Possibly the suddenness of the appeal caused the Expressman to swallow his liquor the wrong way, for he was overtaken with a fit of coughing, and stammered hastily as he laid down his glass, "Yes--of course--certainly."

"No, sir," resumed the Superintendent cheerfully, "they're pretty well played out. And the best proof of it is that they've lately been robbing ordinary passengers' trunks. There was a freight wagon 'held up' near Dow's Flat the other day, and a lot of baggage gone through. I had to go down there to look into it. Darned if they hadn't lifted a lot o' woman's wedding things from that rich couple who got married the other day out at Marysville. Looks as if they were playing it rather low down, don't it? Coming down to hardpan and the bed rock--eh?"

The Expressman's face was turned anxiously towards Bill, who, after a hurried gulp of his remaining liquor, still stood staring at the window. Then he slowly drew on one of his large gloves. "Ye didn't," he said, with a slow, drawling, but perfectly distinct, articulation, "happen to know old 'Skinner' Hemmings when you were over there?"

"Yes."

"And his daughter?"

"He hasn't got any."

"A sort o' mild, innocent, guileless child of nature?" persisted Bill, with a yellow face, a deadly calm and Satanic deliberation.

"No. I tell you he HASN'T any daughter. Old man Hemmings is a confirmed old bachelor. He's too mean to support more than one."

"And you didn't happen to know any o' that gang, did ye?" continued Bill, with infinite protraction.

"Yes.
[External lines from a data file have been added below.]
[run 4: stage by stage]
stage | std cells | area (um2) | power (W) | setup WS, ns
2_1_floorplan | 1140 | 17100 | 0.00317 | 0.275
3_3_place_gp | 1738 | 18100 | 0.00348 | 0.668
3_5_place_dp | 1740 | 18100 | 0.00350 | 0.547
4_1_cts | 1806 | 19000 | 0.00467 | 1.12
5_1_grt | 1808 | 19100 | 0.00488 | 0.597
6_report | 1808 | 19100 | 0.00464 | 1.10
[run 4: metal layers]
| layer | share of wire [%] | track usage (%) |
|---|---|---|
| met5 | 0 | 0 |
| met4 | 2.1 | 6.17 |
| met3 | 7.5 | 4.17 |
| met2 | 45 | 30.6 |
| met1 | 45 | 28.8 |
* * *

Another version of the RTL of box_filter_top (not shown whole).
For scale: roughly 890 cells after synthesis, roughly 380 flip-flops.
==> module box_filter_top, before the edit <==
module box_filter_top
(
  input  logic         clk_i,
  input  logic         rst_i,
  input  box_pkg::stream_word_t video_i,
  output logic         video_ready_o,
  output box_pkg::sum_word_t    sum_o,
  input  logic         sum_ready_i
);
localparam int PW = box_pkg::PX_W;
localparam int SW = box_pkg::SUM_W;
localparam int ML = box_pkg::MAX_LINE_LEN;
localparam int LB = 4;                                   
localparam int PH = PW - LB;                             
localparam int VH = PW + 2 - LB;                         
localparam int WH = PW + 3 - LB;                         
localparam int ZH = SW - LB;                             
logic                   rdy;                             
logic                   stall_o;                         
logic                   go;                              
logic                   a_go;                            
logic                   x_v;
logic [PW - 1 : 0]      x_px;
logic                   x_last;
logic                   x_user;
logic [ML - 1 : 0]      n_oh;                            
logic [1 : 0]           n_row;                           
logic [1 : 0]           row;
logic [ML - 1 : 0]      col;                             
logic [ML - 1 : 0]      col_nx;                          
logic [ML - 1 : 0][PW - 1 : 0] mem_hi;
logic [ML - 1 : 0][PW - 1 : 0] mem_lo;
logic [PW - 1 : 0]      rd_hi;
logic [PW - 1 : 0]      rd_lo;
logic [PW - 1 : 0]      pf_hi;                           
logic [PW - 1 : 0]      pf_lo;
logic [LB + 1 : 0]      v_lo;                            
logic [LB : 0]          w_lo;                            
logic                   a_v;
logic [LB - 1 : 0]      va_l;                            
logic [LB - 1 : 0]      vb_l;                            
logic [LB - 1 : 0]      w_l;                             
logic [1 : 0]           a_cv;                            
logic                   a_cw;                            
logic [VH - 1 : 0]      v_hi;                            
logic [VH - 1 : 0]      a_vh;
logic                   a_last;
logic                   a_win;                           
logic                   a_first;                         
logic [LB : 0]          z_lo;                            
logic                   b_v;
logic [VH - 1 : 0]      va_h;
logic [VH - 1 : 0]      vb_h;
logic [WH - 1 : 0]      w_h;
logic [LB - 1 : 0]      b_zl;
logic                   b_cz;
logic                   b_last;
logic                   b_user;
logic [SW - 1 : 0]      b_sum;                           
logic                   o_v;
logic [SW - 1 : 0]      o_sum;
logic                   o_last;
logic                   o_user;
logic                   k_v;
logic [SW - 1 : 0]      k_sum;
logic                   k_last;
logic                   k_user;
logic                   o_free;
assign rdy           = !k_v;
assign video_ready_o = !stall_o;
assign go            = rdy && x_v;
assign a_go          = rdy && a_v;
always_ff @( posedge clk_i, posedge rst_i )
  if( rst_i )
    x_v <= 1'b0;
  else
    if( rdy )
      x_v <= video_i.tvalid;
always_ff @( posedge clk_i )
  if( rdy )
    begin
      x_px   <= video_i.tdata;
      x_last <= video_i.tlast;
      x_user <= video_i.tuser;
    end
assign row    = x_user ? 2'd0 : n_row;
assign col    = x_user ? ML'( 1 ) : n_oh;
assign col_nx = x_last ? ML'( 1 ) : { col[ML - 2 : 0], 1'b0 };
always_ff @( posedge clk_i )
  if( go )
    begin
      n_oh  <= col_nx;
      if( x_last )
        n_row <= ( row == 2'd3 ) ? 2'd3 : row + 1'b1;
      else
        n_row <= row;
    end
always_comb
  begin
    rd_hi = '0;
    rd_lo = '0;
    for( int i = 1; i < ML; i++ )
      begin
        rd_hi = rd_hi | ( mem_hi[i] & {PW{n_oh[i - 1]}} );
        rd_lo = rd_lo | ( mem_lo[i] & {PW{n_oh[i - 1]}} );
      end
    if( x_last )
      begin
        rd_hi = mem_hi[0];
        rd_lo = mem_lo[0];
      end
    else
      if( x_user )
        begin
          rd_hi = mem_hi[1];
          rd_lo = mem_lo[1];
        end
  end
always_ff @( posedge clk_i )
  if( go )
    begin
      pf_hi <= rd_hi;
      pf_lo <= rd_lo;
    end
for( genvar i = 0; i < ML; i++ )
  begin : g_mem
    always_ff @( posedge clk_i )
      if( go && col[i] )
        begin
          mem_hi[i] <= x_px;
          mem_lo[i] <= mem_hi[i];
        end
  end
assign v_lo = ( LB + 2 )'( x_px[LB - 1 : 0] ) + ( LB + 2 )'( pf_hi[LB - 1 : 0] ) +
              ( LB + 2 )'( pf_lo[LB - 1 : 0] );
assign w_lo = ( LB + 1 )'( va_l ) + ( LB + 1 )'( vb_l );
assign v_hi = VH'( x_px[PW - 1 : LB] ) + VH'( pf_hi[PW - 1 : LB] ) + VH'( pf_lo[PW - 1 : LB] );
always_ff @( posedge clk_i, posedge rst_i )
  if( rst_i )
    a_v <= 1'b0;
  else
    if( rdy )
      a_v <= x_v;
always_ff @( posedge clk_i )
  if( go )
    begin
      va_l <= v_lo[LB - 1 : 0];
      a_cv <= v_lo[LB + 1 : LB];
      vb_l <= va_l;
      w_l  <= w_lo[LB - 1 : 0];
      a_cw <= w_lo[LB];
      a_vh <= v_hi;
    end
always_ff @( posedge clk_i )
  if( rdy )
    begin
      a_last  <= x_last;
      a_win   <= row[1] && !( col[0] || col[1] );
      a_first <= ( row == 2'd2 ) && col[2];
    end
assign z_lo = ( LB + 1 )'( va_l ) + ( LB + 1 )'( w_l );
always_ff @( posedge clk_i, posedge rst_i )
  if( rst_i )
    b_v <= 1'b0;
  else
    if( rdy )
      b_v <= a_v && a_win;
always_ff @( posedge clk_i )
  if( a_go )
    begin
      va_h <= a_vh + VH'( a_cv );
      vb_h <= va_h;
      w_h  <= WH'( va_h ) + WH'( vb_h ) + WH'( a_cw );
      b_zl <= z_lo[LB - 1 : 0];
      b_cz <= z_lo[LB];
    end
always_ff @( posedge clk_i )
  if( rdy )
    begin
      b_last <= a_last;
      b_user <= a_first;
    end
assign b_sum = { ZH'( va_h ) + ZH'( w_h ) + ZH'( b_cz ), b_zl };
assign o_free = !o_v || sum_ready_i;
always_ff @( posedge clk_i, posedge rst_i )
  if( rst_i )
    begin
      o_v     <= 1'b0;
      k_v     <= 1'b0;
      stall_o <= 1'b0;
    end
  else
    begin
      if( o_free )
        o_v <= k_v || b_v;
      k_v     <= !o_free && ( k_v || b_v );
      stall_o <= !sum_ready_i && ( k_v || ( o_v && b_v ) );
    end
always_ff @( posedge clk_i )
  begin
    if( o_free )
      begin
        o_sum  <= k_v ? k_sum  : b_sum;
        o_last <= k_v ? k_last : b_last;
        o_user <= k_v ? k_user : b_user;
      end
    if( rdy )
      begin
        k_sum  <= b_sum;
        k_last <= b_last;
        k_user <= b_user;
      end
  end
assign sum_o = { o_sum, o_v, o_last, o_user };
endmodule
Knew 'em all. There was French Pete, Cherokee Bob, Kanaka Joe, One-eyed Stillson, Softy Brown, Spanish Jack, and two or three Greasers."
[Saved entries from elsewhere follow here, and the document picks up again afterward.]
This is an optimization exercise on Yosys and OpenROAD, whose aim is small area, a short achievable clock period and few clock cycles per item, not a production implementation.
Function was checked by simulation only, so behaviour that the tests miss may differ from the original.
Power figures rest on the tool's default switching activity, not on a simulated workload.

==> flow/design.v <==
`timescale 1ns/1ps
`default_nettype none
package div_pkg;
	localparam int DIV_WIDTH = 64;
	localparam int DIV_STEPS = DIV_WIDTH;  
	localparam int DIV_CNT_W = $clog2(DIV_STEPS);
	typedef enum logic {
		DIV_OP_SIGNED   = 1'b0,
		DIV_OP_UNSIGNED = 1'b1
	} div_op_e;
	typedef enum logic [2:0] {
		IDLE = 3'd0,
		LOAD = 3'd1,
		STEP = 3'd2,
		FIX  = 3'd3,
		ACK  = 3'd4
	} div_state_e;
	typedef struct packed {
		div_op_e                op;
		logic [DIV_WIDTH-1:0]   dividend;
		logic [DIV_WIDTH-1:0]   divisor;
	} div_req_t;
	typedef struct packed {
		logic [DIV_WIDTH-1:0]   quotient;
		logic [DIV_WIDTH-1:0]   remainder;
		logic                   div_by_zero;
	} div_rsp_t;
	typedef struct packed {
		logic [DIV_WIDTH-1:0]   dividend_mag;
		logic [DIV_WIDTH-1:0]   divisor_mag;
	} div_mag_t;
endpackage
`default_nettype wire
`timescale 1ns/1ps
`default_nettype none
module div_ctrl (
	input  wire  clk,
	input  wire  rst_n_i,
	input  logic req_i,
	input  logic last_i,
	output logic load_o,
	output logic step_o,
	output logic fix_o,
	output logic ack_o
);
	div_pkg::div_state_e state_q;
	div_pkg::div_state_e next_state;
	logic       ack_q;
	logic       ack_d;
	always_ff @(posedge clk or negedge rst_n_i) begin
		if (!rst_n_i) begin
			state_q <= div_pkg::IDLE;
			ack_q   <= 1'b0;
		end else begin
			state_q <= next_state;
			ack_q   <= ack_d;
		end
	end
	always_comb begin
		next_state = state_q;
		case (state_q)
			div_pkg::IDLE: begin
				if (req_i) begin
					next_state = div_pkg::LOAD;
				end
			end
			div_pkg::LOAD: begin
				next_state = div_pkg::STEP;
			end
			div_pkg::STEP: begin
				if (last_i) begin  
					next_state = div_pkg::FIX;
				end
			end
			div_pkg::FIX: begin
				next_state = div_pkg::ACK;
			end
			div_pkg::ACK: begin
				if (!req_i) begin
					next_state = div_pkg::IDLE;
				end
			end
			default: begin
				next_state = div_pkg::IDLE;
			end
		endcase
	end
	assign ack_d = (state_q == div_pkg::ACK) && req_i;
	assign load_o = (state_q == div_pkg::LOAD);
	assign step_o = (state_q == div_pkg::STEP);
	assign fix_o  = (state_q == div_pkg::FIX);
	assign ack_o  = ack_q;
endmodule
`default_nettype wire
`timescale 1ns/1ps
`default_nettype none
module div_step_counter (
	input  wire  clk,
	input  wire  rst_n_i,
	input  logic load_i,
	input  logic step_i,
	output logic last_o
);
	logic [div_pkg::DIV_CNT_W-1:0] cnt_q;
	always_ff @(posedge clk or negedge rst_n_i) begin
		if (!rst_n_i) begin
			cnt_q <= '0;
		end else if (load_i) begin
			cnt_q <= div_pkg::DIV_CNT_W'(div_pkg::DIV_STEPS - 1);
		end else if (step_i) begin
			cnt_q <= cnt_q - 1'b1;  
		end
	end
	assign last_o = (cnt_q == '0);
endmodule
`default_nettype wire
`timescale 1ns/1ps
`default_nettype none
module div_sign_unit (
	input  wire                            clk,
	input  wire                            rst_n_i,
	input  div_pkg::div_req_t              req_i,
	input  logic                           load_i,
	input  logic                           fix_i,
	output div_pkg::div_mag_t              mag_o,
	input  logic [div_pkg::DIV_WIDTH-1:0]  quotient_mag_i,
	input  logic [div_pkg::DIV_WIDTH-1:0]  remainder_mag_i,
	output div_pkg::div_rsp_t              rsp_o
);
	logic     is_signed;
	logic     dividend_neg;
	logic     divisor_neg;
	logic     divisor_zero;
	logic     q_neg_q;
	logic     r_neg_q;
	logic     dbz_q;
	div_pkg::div_rsp_t rsp_q;
	assign is_signed    = (req_i.op == div_pkg::DIV_OP_SIGNED);
	assign dividend_neg = is_signed && req_i.dividend[div_pkg::DIV_WIDTH-1];
	assign divisor_neg  = is_signed && req_i.divisor[div_pkg::DIV_WIDTH-1];
	assign divisor_zero = (req_i.divisor == '0);
	assign mag_o.dividend_mag = dividend_neg ? -req_i.dividend : req_i.dividend;
	assign mag_o.divisor_mag  = divisor_neg ? -req_i.divisor : req_i.divisor;
	always_ff @(posedge clk or negedge rst_n_i) begin
		if (!rst_n_i) begin
			q_neg_q <= 1'b0;
			r_neg_q <= 1'b0;
			dbz_q   <= 1'b0;
		end else if (load_i) begin
			q_neg_q <= (dividend_neg ^ divisor_neg) && !divisor_zero;
			r_neg_q <= dividend_neg;  
			dbz_q   <= divisor_zero;
		end
	end
	always_ff @(posedge clk or negedge rst_n_i) begin
		if (!rst_n_i) begin
			rsp_q <= '0;
		end else if (fix_i) begin
			rsp_q.quotient    <= q_neg_q ? -quotient_mag_i : quotient_mag_i;
			rsp_q.remainder   <= r_neg_q ? -remainder_mag_i : remainder_mag_i;
			rsp_q.div_by_zero <= dbz_q;
		end
	end
	assign rsp_o = rsp_q;
endmodule
`default_nettype wire
`timescale 1ns/1ps
`default_nettype none
module div_datapath (
	input  wire                            clk,
	input  wire                            rst_n_i,
	input  div_pkg::div_mag_t              mag_i,
	input  logic                           load_i,
	input  logic                           step_i,
	output logic [div_pkg::DIV_WIDTH-1:0]  quotient_mag_o,
	output logic [div_pkg::DIV_WIDTH-1:0]  remainder_mag_o
);
	logic [div_pkg::DIV_WIDTH:0]   rem_q;   
	logic [div_pkg::DIV_WIDTH-1:0] quo_q;   
	logic [div_pkg::DIV_WIDTH-1:0] div_q;
	logic [div_pkg::DIV_WIDTH+1:0] rem_shift;
	logic [div_pkg::DIV_WIDTH+1:0] trial;
	logic                 trial_neg;
	assign rem_shift = {rem_q, quo_q[div_pkg::DIV_WIDTH-1]};
	assign trial     = rem_shift - {2'b00, div_q};
	assign trial_neg = trial[div_pkg::DIV_WIDTH+1];
	always_ff @(posedge clk or negedge rst_n_i) begin
		if (!rst_n_i) begin
			rem_q <= '0;
			quo_q <= '0;
			div_q <= '0;
		end else if (load_i) begin
			rem_q <= '0;
			quo_q <= mag_i.dividend_mag;
			div_q <= mag_i.divisor_mag;
		end else if (step_i) begin
			if (trial_neg) begin
				rem_q <= rem_shift[div_pkg::DIV_WIDTH:0];  
				quo_q <= {quo_q[div_pkg::DIV_WIDTH-2:0], 1'b0};
			end else begin
				rem_q <= trial[div_pkg::DIV_WIDTH:0];
				quo_q <= {quo_q[div_pkg::DIV_WIDTH-2:0], 1'b1};
			end
		end
	end
	assign quotient_mag_o  = quo_q;
	assign remainder_mag_o = rem_q[div_pkg::DIV_WIDTH-1:0];
endmodule
`default_nettype wire
`timescale 1ns/1ps
`default_nettype none
module int_div_top (
	input  wire                clk,
	input  wire                rst_n_i,
	input  logic               req_i,
	input  logic               req_op_i,        
	input  logic [63:0]        req_dividend_i,
	input  logic [63:0]        req_divisor_i,
	output logic               ack_o,
	output logic [63:0]        rsp_quotient_o,
	output logic [63:0]        rsp_remainder_o,
	output logic               rsp_div_by_zero_o
);
	div_pkg::div_req_t             req_data_i;
	div_pkg::div_rsp_t             rsp_o;
	assign req_data_i.op       = div_pkg::div_op_e'(req_op_i);
	assign req_data_i.dividend = req_dividend_i;
	assign req_data_i.divisor  = req_divisor_i;
	assign rsp_quotient_o      = rsp_o.quotient;
	assign rsp_remainder_o     = rsp_o.remainder;
	assign rsp_div_by_zero_o   = rsp_o.div_by_zero;
	logic                 load;
	logic                 step;
	logic                 fix;
	logic                 last;
	div_pkg::div_mag_t             mag;
	logic [div_pkg::DIV_WIDTH-1:0] quotient_mag;
	logic [div_pkg::DIV_WIDTH-1:0] remainder_mag;
	div_ctrl i_ctrl (
		.clk     (clk),
		.rst_n_i (rst_n_i),
		.req_i   (req_i),
		.last_i  (last),
		.load_o  (load),
		.step_o  (step),
		.fix_o   (fix),
		.ack_o   (ack_o)
	);
	div_step_counter i_step_counter (
		.clk     (clk),
		.rst_n_i (rst_n_i),
		.load_i  (load),
		.step_i  (step),
		.last_o  (last)
	);
	div_sign_unit i_sign_unit (
		.clk             (clk),
		.rst_n_i         (rst_n_i),
		.req_i           (req_data_i),
		.load_i          (load),
		.fix_i           (fix),
		.mag_o           (mag),
		.quotient_mag_i  (quotient_mag),
		.remainder_mag_i (remainder_mag),
		.rsp_o           (rsp_o)
	);
	div_datapath i_datapath (
		.clk             (clk),
		.rst_n_i         (rst_n_i),
		.mag_i           (mag),
		.load_i          (load),
		.step_i          (step),
		.quotient_mag_o  (quotient_mag),
		.remainder_mag_o (remainder_mag)
	);
endmodule
`default_nettype wire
"And ye didn't know a man by the name of Charley Byng?"

"No," returned the Superintendent, with a slight suggestion of weariness and a distraught glance towards the door.

"A dark, stylish chap, with shifty black eyes and a curled-up merstache?" continued Bill, with dry, colorless persistence.

"No. Look here, Bill, I'm in a little bit of a hurry--but I suppose you must have your little joke before we part. Now, what is your little game?"

"Wot you mean?" demanded Bill, with sudden brusqueness.

"Mean? Well, old man, you know as well as I do. You're giving me the very description of Ramon Martinez himself, ha! ha! No--Bill! you didn't play me this time. You're mighty spry and clever, but you didn't catch on just then."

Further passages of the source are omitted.